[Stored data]

○ ○ ○

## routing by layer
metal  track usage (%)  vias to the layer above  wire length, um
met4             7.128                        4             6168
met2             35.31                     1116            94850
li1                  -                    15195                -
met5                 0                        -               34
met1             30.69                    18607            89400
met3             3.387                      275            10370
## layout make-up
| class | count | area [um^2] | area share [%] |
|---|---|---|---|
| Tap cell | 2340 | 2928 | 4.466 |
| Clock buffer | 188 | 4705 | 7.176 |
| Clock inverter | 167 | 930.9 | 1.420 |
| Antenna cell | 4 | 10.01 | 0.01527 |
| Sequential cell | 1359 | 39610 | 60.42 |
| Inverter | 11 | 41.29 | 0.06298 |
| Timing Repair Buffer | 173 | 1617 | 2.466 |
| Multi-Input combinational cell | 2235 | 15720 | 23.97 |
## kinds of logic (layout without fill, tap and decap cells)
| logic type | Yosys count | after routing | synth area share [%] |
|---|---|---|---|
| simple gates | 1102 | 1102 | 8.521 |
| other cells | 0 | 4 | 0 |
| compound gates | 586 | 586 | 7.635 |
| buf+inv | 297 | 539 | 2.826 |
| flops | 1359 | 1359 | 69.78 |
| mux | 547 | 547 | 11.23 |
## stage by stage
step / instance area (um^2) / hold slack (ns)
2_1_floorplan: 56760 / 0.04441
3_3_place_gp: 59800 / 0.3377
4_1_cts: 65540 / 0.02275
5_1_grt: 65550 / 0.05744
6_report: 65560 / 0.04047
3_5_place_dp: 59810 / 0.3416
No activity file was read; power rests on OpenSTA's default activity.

○ ○ ○

» Exercise objective
Give back exactly the lines from the line containing "39610 | 60.42 |" to the end of the entries, and no other lines.

» Response area
| Sequential cell | 1359 | 39610 | 60.42 |
| Inverter | 11 | 41.29 | 0.06298 |
| Timing Repair Buffer | 173 | 1617 | 2.466 |
| Multi-Input combinational cell | 2235 | 15720 | 23.97 |
## kinds of logic (layout without fill, tap and decap cells)
| logic type | Yosys count | after routing | synth area share [%] |
|---|---|---|---|
| simple gates | 1102 | 1102 | 8.521 |
| other cells | 0 | 4 | 0 |
| compound gates | 586 | 586 | 7.635 |
| buf+inv | 297 | 539 | 2.826 |
| flops | 1359 | 1359 | 69.78 |
| mux | 547 | 547 | 11.23 |
## stage by stage
step / instance area (um^2) / hold slack (ns)
2_1_floorplan: 56760 / 0.04441
3_3_place_gp: 59800 / 0.3377
4_1_cts: 65540 / 0.02275
5_1_grt: 65550 / 0.05744
6_report: 65560 / 0.04047
3_5_place_dp: 59810 / 0.3416
No activity file was read; power rests on OpenSTA's default activity.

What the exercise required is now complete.